= 1849 in science =

The year 1849 in science and technology involved some significant events, listed below.

==Biology==
- Arnold Adolph Berthold pioneers endocrinology with his observations on the operation of the testicles in roosters.
- Nikolai Annenkov begins publication of Flora Mosquensis Exsiccata, the first Russian Flora.
- Ephraim Wales Bull cultivates the Concord grape in Massachusetts.
- Richard Owen publishes On the Nature of Limbs and begins publication of A History of British Fossil Reptiles.
- William Thompson begins publication (in London) of The Natural History of Ireland with the first volume on birds.

==Chemistry==
- Charles-Adolphe Wurtz obtains methylamine.
- Louis Pasteur discovers that the racemic form of tartaric acid is a mixture of the levorotatory and dextrotatory forms, thus clarifying the nature of optical rotation and advancing the field of stereochemistry.

==Mathematics==
- George Gabriel Stokes shows that solitary waves can arise from a combination of periodic waves.

==Medicine==
- January 23 - English-born Elizabeth Blackwell is awarded her M.D. by the Medical Institute of Geneva, New York, becoming the first woman to qualify as a doctor in the United States.
- London physician Dr.

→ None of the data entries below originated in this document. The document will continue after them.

===== config.mk =====
export PLATFORM = sky130hd
export DESIGN_NAME = agf_control
export DESIGN_NICKNAME = d
export VERILOG_FILES = /design/src/rtl/core/agf_pkg.sv /design/src/rtl/core/agf_control.sv
export SDC_FILE = /design/constraint.sdc
export NUM_CORES = 1
export LEC_CHECK = 0
export BUFFER_PORTS_ARGS = -buffer_cell sky130_fd_sc_hd__buf_4
export CORE_ASPECT_RATIO = 0.75
export CORE_MARGIN = 5
export CORE_UTILIZATION = 35
export CTS_BUF_LIST = sky130_fd_sc_hd__clkbuf_2 sky130_fd_sc_hd__clkbuf_4 sky130_fd_sc_hd__clkbuf_8
export CTS_CLUSTER_SIZE = 25
export DETAILED_ROUTE_END_ITERATION = 7
export PLACE_DENSITY = 0.68
export SKIP_LAST_GASP = 1
export SLEW_MARGIN = 20
export SYNTH_ARGS = -nofsm -noshare
export SYNTH_HDL_FRONTEND = slang
export SYNTH_SLANG_ARGS = --single-unit

===== constraint.sdc =====
create_clock -name clk -period 6.6 [get_ports clk]
set_clock_uncertainty 0.05 [all_clocks]
set_input_delay 1.32 -clock clk [delete_from_list [all_inputs] [get_ports clk]]
set_output_delay 1.32 -clock clk [all_outputs]
set_load 0.02 [all_outputs]

===== src/rtl/core/agf_pkg.sv =====
// shared types and constants of the address gap finder
`default_nettype none
package agf_pkg;
    localparam int ADDR_W = 32;
    localparam int CNT_W = 6;
    localparam int ST_W = 2;
    localparam logic [ST_W-1:0] ST_GAP  = 2'd0;
    localparam logic [ST_W-1:0] ST_DONE = 2'd1;
    localparam logic [ST_W-1:0] ST_OVER = 2'd2;
    localparam logic [ST_W-1:0] ST_ERR  = 2'd3;
    localparam logic [1:0] REG_BASE  = 2'd0;
    localparam logic [1:0] REG_SIZE  = 2'd1;
    localparam logic [1:0] REG_LIMIT = 2'd2;

    typedef struct packed {
        logic [ADDR_W-1:0] region_start;
        logic [ADDR_W-1:0] region_size;
        logic              kind;
    } in_item_t;

    typedef struct packed {
        logic [ST_W-1:0]   status;
        logic [ADDR_W-1:0] gap_start;
        logic [ADDR_W-1:0] gap_size;
        logic [CNT_W-1:0]  gap_total;
        logic              last;
    } out_item_t;

    typedef struct packed {
        logic [1:0]        index;
        logic [ADDR_W-1:0] data;
    } cfg_item_t;

    // controller to datapath
    typedef struct packed {
        logic store_wr;      // load one region
        logic sort_init;     // begin sort: j index and pass count reset
        logic sort_rd;       // read entries j, j+1
        logic sort_wb;       // compare-exchange write back
        logic sweep_init;    // cursor to base, index 0
        logic sweep_rd;      // read entry at sweep index
        logic sweep_eval;    // evaluate one region
        logic final_eval;    // evaluate final gap
        logic clr_count;
    } dp_cmd_t;

    // datapath to controller
    typedef struct packed {
        logic       win_zero;
        logic       sort_end;   // all passes done
        logic       sweep_end;  // index past count
        logic       gap_due;
        logic       at_limit;
    } dp_stat_t;
endpackage
`default_nettype wire


===== src/rtl/core/agf_control.sv =====
// sequencer for load, sort, sweep and result hand-off
`default_nettype none
module agf_control (
    input  wire logic                 clk,
    input  wire logic                 rst_n,
    input  wire logic                 in_valid,
    input  wire logic                 in_kind,
    output logic                      in_ready,
    output logic                      out_valid,
    input  wire logic                 out_ready,
    output agf_pkg::out_item_t        out_data,
    output agf_pkg::dp_cmd_t          cmd,
    input  wire agf_pkg::dp_stat_t    stat,
    input  wire logic [31:0]          gap_start,
    input  wire logic [31:0]          gap_size,
    output logic [5:0]                count
);
    import agf_pkg::*;
    typedef enum logic [2:0] {
        S_IDLE, S_SRD, S_SWB, S_WRD, S_WEV, S_FIN, S_OUT
    } state_t;
    state_t state_reg, state_next;
    logic out_valid_reg, out_valid_next;
    out_item_t out_reg, out_next;
    logic [5:0] count_reg, count_next;

    assign out_valid = out_valid_reg;
    assign out_data = out_reg;
    assign count = count_reg;
    assign in_ready = (state_reg == S_IDLE) && !out_valid_reg;

    always_comb
    begin
        state_next = state_reg;
        out_valid_next = out_valid_reg && !out_ready;
        out_next = out_reg;
        count_next = count_reg;
        cmd = '0;
        unique case (state_reg)
            S_IDLE:
            begin
                if (in_valid && in_ready)
                begin
                    if (!in_kind)
                    begin
                        cmd.store_wr = 1'b1;
                    end
                    else
                    begin
                        count_next = '0;
                        if (stat.win_zero)
                        begin
                            cmd.clr_count = 1'b1;
                            out_valid_next = 1'b1;
                            out_next = '{ST_ERR, 32'd0, 32'd0, 6'd0, 1'b1};
                        end
                        else
                        begin
                            cmd.sort_init = 1'b1;
                            state_next = S_SRD;
                        end
                    end
                end
            end
            S_SRD:
            begin
                if (stat.sort_end)
                begin
                    cmd.sweep_init = 1'b1;
                    state_next = S_WRD;
                end
                else
                begin
                    cmd.sort_rd = 1'b1;
                    state_next = S_SWB;
                end
            end
            S_SWB:
            begin
                cmd.sort_wb = 1'b1;
                state_next = S_SRD;
            end
            S_WRD:
            begin
                if (stat.sweep_end)
                begin
                    state_next = S_FIN;
                end
                else
                begin
                    cmd.sweep_rd = 1'b1;
                    state_next = S_WEV;
                end
            end
            S_WEV:
            begin
                if (!out_valid_reg)
                begin
                    cmd.sweep_eval = 1'b1;
                    state_next = S_WRD;
                    if (stat.gap_due)
                    begin
                        out_valid_next = 1'b1;
                        if (stat.at_limit)
                        begin
                            out_next = '{ST_OVER, 32'd0, 32'd0, count_reg, 1'b1};
                            cmd.clr_count = 1'b1;
                            state_next = S_IDLE;
                        end
                        else
                        begin
                            count_next = count_reg + 6'd1;
                            out_next = '{ST_GAP, gap_start, gap_size, count_reg + 6'd1,
                                         1'b0};
                        end
                    end
                end
            end
            S_FIN:
            begin
                cmd.final_eval = 1'b1;
                if (!out_valid_reg)
                begin
                    out_valid_next = 1'b1;
                    if (stat.gap_due && stat.at_limit)
                    begin
                        out_next = '{ST_OVER, 32'd0, 32'd0, count_reg, 1'b1};
                        cmd.clr_count = 1'b1;
                        state_next = S_IDLE;
                    end
                    else if (stat.gap_due)
                    begin
                        count_next = count_reg + 6'd1;
                        out_next = '{ST_GAP, gap_start, gap_size, count_reg + 6'd1, 1'b0};
                        state_next = S_OUT;
                    end
                    else
                    begin
                        out_next = '{ST_DONE, 32'd0, 32'd0, count_reg, 1'b1};
                        cmd.clr_count = 1'b1;
                        state_next = S_IDLE;
                    end
                end
            end
            S_OUT:
            begin
                if (!out_valid_reg)
                begin
                    out_valid_next = 1'b1;
                    out_next = '{ST_DONE, 32'd0, 32'd0, count_reg, 1'b1};
                    cmd.clr_count = 1'b1;
                    state_next = S_IDLE;
                end
            end
            default:
            begin
                state_next = S_IDLE;
            end
        endcase
    end

    always_ff @(posedge clk or negedge rst_n)
    begin
        if (!rst_n)
        begin
            state_reg <= S_IDLE;
            out_valid_reg <= 1'b0;
            count_reg <= '0;
        end
        else
        begin
            state_reg <= state_next;
            out_valid_reg <= out_valid_next;
            count_reg <= count_next;
        end
    end

    always_ff @(posedge clk)
    begin
        out_reg <= out_next;
    end
endmodule
`default_nettype wire


## Yosys cells after proc, flatten, opt, wreduce, memory -nomap -nowiden

Index checks and enable logic that the tools add are counted.

| word-level totals | value |
|---|---|
| output and inout port bits | 90 |
| bits of input ports | 74 |
| register bits | 83 |
| word-level logic and storage cells | 104 |

| operators by class | value |
|---|---|
| equality and inequality tests | 17 |
| reduce and logical (&&, ||, !) cells | 13 |
| multiplexer cells | 65 |
| add/subtract/negate cells | 1 |

Operators with widths:

| cell | count |
|---|---|
| $mux 73 | 9 |
| $pmux 73 s4 | 1 |
| $mux 72 | 1 |
| $mux 6 | 8 |
| $mux 1 | 30 |
| $mux 3 | 8 |
| $pmux 3 s7 | 1 |
| $ne 2x2->1 const B | 10 |
| $pmux 6 s3 | 1 |
| $eq 3x3->1 const B | 3 |
| $reduce_and 9->1 | 1 |
| $mux 2 | 4 |
| $reduce_and 8->1 | 1 |
| $add 6x1->6 const B | 1 |
| $eq 3x2->1 const B | 2 |
| $reduce_and 6->1 | 1 |
| $logic_and 1x1->1 | 4 |
| $pmux 1 s4 | 1 |
| $reduce_bool 4->1 | 1 |
| $eq 3x1->1 const B | 1 |
| $logic_not 3->1 | 1 |
| $pmux 1 s3 | 1 |
| $reduce_bool 3->1 | 1 |
| $logic_not 1->1 | 2 |
| 2 further kinds | 2 |

## Longest topological paths before layout

| depth | value |
|---|---|
| depth in word-level cells | 6 |
| gate-level depth with buffers | 6 |
| gate-level depth less buffers | 5 |

## Least setup slack after synthesis

No wires, ideal clock.

| timing | value |
|---|---|
| path type | input-to-reg |
| start | input port stat[4] (netlist bit) |
| end | register out_reg, in the netlist out_data[0], enable pin |
| slack | 2418 ps |
| library setup time | 437 ps |
| data required time | 6113 ps |
| arrival | 3695 ps |
| buffers on the path | 0 |
| stages | 4 |
| cells stage by stage | nand2_1 or4b_1 a21oi_1 o21a_1 |

| between the ends | value |
|---|---|
| longest elaborated chain between the ends | 2 |

RTL lines:

| element | RTL line | text |
|---|---|---|
| start: declaration | agf_control.sv:13 | `input wire agf_pkg::dp_stat_t stat,` |
| $ne 2x2->1 (no line) | - |  |
| $reduce_and 8->1 (no line) | - |  |
| end signal: assignment | agf_control.sv:180 | `out_reg <= out_next;` |
| end: declaration | agf_control.sv:24 | `out_item_t out_reg, out_next;` |

No other way between the ends.
A chain may end at the register's enable or synchronous reset.

==> metrics.cfg <==
[status]
outcome=complete, no violations

[synthesis]
post_synth.cell_area_avg_sq_um=13.0
yosysWarnings=0
synth_nets=363
synth_cell_types=53
ys.flop_type=edfxtp_1
synth_seq_cells=83
async_flop_share_pct=12.0
synth_area_sq_um=3750
synth_edf_count=73
ys_top_cells_by_area=edfxtp_1 59%, and2_1 11%, dfrtp_1 6.7%, a21oi_1 1.6%, nand2_1 1.5%
synthCells=288
yosysTopAreaCell=edfxtp_1
synth_top_cell_area_share_pct=58.5
synth_seq_area_share_pct=65.2

[cts]
numCtsBuffers=9
clk_path_buf_depth=2
postCtsSetupRepairBufs=0
h-tree-depth=3
hold_buffers=0
clock-sinks=83
cts.clk_slew.worst_paths_ns=0.09
clkLatencyLatePin_ns=0.35
cts_resized=0
tritoncts=done
root_buffer=clkbuf_8

[cells_and_area]
area_delta_synth_final_pct=39.8
final_common_cell=buf_4
finalCoreUtilization_pct=50.5
final_cell_mix=165 x buf_4, 73 x edfxtp_1, 66 x and2_1, 15 x nand2_1, 12 x a21oi_1
antenna_cells=0
nets=520
drive_gt1_share_pct=43.6
largest_reg_flops=73

[power]
clkPwrFrac_pct=18.5
combinationalPowerShare_pct=38.0
leakagePower_nw=2.18
pwr-share-seq_pct=43.5
switching_share_pct=37.5
switchingPower_mw=0.688
p_int_mw=1.15
pwr_density_cell_nw_per_um2=351
ir_drop_mv=0.218

[critical_path]
cp_slowest_cell=or2b_4
r2r-end=out_data[41]$_DFFE_PP_
rr_worst_depth=3
critPathMostFrequentCell=buf_4
startpoint_type=input pin
critPathMaxFanout=8
critPathMaxStageDelay_ns=0.29
r2r-start=state_reg[1]$_DFFE_PN0P_
path_cells=buf_4 > or2b_4 > a21oi_1 > o211ai_1 > nand2_1 > buf_4
worstPathRequired_ns=5.23
path_class=input pin to primary output
endpoint_kind=primary output
rrSetupSlack_ns=3.90
cp.arrival_ns=2.20

[sta]
worst_pin_slew_ns=0.995
finalSetupViolCount=0
min_period_over_period_pct=54.1
finalHoldViolations=0
fmax_mhz=280
setup_slack_ns=3.03
fin_hold_ws_ns=0.582
fin_crit_ns=3.57
drv_slew=0
rsz0062_at_grt=false
finalSetupTns_ns=0
slew_headroom_pct=33.7

[worst_hold_path]
worstHoldStart=count[5]$_DFFE_PN0P_
min_to=count[5]$_DFFE_PN0P_
min_path_cells=2
min_path_type=register to register

[detailed_routing]
firstDrtPassIters=4
ant_nets=0
drt_iter0_markers=174
drc=0
routed_wirelength_um=9370
via_per_inst=4.75
post_drt_wl_per_cell_um=16.0
vias=2782

[grt]
grt_max_degree=74
grt_pass1_vias=2801
grt_pass1_wl_um=14400
grt_overflow_total=0
track_usage_pct=14.1
antenna_found_initial=0

[place]
gp_congestion=0.821
dp_worst_setup_slack_ns=3.03
dpl.hpwl_um=6850
io_buffers=163

[floorplanning]
core_sq_um=10400
die-area_sq_um=12900
top_level_ports=164
fp.dieW_um=129
die_h_um=99.6
rows=32
start_util_pct=36.1

[flow_run]
drv_cap=0

[stage by stage]
step / cell area [sq um] / power (mW) / instances
5_1_grt: 5240 / 1.94 / 586
3_5_place_dp: 5050 / 1.51 / 570
3_3_place_gp: 5050 / 1.51 / 570
6_report: 5240 / 1.84 / 586
4_1_cts: 5240 / 1.86 / 586
2_1_floorplan: 3750 / 1.23 / 288
[cell usage after synthesis (2+ instances only)]
cell type,n
nor2b_1,3
o21ai_0,11
a21o_1,2
or2_2,2
buf_2,7
nand2b_1,2
mux2_2,2
clkbuf_2,5
a22o_1,3
a211o_1,2
a21oi_1,12
dfrtp_1,10
inv_1,5
o211ai_1,3
nor3_1,6
and3_1,3
nor3b_1,3
buf_6,2
mux2i_1,3
a21boi_0,3
edfxtp_1,73
and2_1,66
a221oi_1,3
nor2_1,6
nand3_1,7
nand2_1,15
clkbuf_1,3
[power by group through the flow]
stage          Clock [mW]  Sequential (mW)  Combinational [mW]
4_1_cts             0.353            0.799               0.706
3_5_place_dp            0            0.810               0.704
3_3_place_gp            0            0.810               0.698
6_report            0.340            0.798               0.697
5_1_grt             0.377            0.814               0.750
2_1_floorplan           0            0.918               0.317
[cell families (layout without fill, tap and decap cells)]
family | after synthesis | after routing | synth area share [%]
compound gates | 50 | 50 | 9.89
simple gates | 124 | 124 | 19.7
buf+inv | 25 | 187 | 3.51
flops | 83 | 83 | 65.2
mux | 5 | 5 | 1.40
fa+ha+maj | 1 | 1 | 0.334
[worst max-delay path by stage]
stage,startpoint,to,slack [ns]
2_1_floorplan,stat[4],out_data[0]$_DFFE_PP_,2.42
3_3_place_gp,stat[1],cmd[0],3.03
3_5_place_dp,stat[1],cmd[0],3.03
4_1_cts,stat[1],cmd[0],3.02
5_1_grt,stat[1],cmd[0],2.99
6_report,stat[1],cmd[0],3.03
[critical path: cells and delay by family]
family / cells / cell delay, ns
buf+inv: 2 / 0.26
compound gates: 2 / 0.22
simple gates: 2 / 0.39
[layer usage]
layer / share of wire [%] / global-route usage (%)
met5: 0 / 0
met4: 1.5 / 3.59
met3: 7.9 / 4.19
met2: 48 / 23.2
met1: 42 / 18.4
[area by class of cell]
class                           instances  area (sq um)
Clock buffer                            9           124
Inverter                                6          22.5
Clock inverter                          7          58.8
Tap cell                              136           170
Sequential cell                        83          2440
Fill cell                             961          5130
Multi-Input combinational cell        180          1180
Timing Repair Buffer                  165          1240
(Power assumes the default switching activity.)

John Snow first publishes his theory that cholera is a contagious disease of the human gastrointestinal tract in his pamphlet On the Mode of Communication of Cholera.

==Physics==
- Hippolyte Fizeau measures the speed of light in air

==Technology==
- March 10 – George Henry Corliss is granted a United States patent for the rotary valve Corliss steam engine.
- April 10 – Walter Hunt is granted a United States patent for the modern safety pin. In October he patents the first repeating rifle to use metallic cartridges (of his own design) and a spring-fed magazine.
- May 22 – Abraham Lincoln's patent: Abraham Lincoln is granted a United States patent for a buoyancy mechanism to lift boats over river shoals, the only patent ever granted to a President of the United States.
- June 12 – Lewis Haslett is granted the first United States patent for a form of gas mask.
- June 20 – First tube of Robert Stephenson's Britannia Bridge is floated into position on the Menai Strait for the Chester and Holyhead Railway's North Wales Coast Line with many leading British railway civil engineers present.
- Completion of Wheeling Suspension Bridge over the Ohio River at Wheeling, West Virginia, designed by Charles Ellet, with a world record main span (at this date) of 1,010 ft (310 m) tower to tower.
- Completion of Roebling's Delaware Aqueduct, a wire suspension bridge carrying the Delaware and Hudson Canal over the Delaware River between Minisink Ford, New York, and Lackawaxen, Pennsylvania, designed by Russell F. Lord and John A. Roebling with a span of 535 ft (175 m).
- Eugene Bourdon patents the Bourdon gauge for pressure measurement in France.
- David Brewster perfects the stereoscope.
- Erastus Biglow first applies power to a carpet weaving loom, in the United States.
- James B. Francis develops the radial flow Francis turbine.

==Awards==
- Copley Medal: Roderick Murchison
- Wollaston Medal for Geology: Joseph Prestwich

==Births==
- March 7 – Luther Burbank (died 1926), American plant breeder.
- March 17 – Cornelia Clapp (died 1934), American marine biologist.
- April 19 – John Uri Lloyd (died 1936), American pharmacist and science fiction author.
- April 25 – Felix Klein (died 1925), German mathematician.
- May 25 – Louise Hammarström (died 1917), Swedish chemist.
- May 26 – Ernst Remak (died 1911), German neurologist.
- July 12 – William Osler (died 1919), Canadian physician.
- July 27 – John Hopkinson (died 1898), English electrical engineer.
- August 3 – Joseph Jules Dejerine (died 1917), French neurologist.
- September 14 – Ivan Pavlov (died 1936), Russian physiologist.
- October 26 – Ferdinand Georg Frobenius (died 1917), German mathematician.

==Deaths==
- February 28 – Regina von Siebold (born 1771), German obstetrician.
- March 23 – Andrés Manuel del Río (born 1764), Spanish-born chemist.
- March 24 – Johann Wolfgang Döbereiner (born 1780), German chemist.
- March 27 - Mauro Ruscóni (born 1776), Italian physician and zoologist
- December 12 – Marc Isambard Brunel (born 1769), French-born engineer.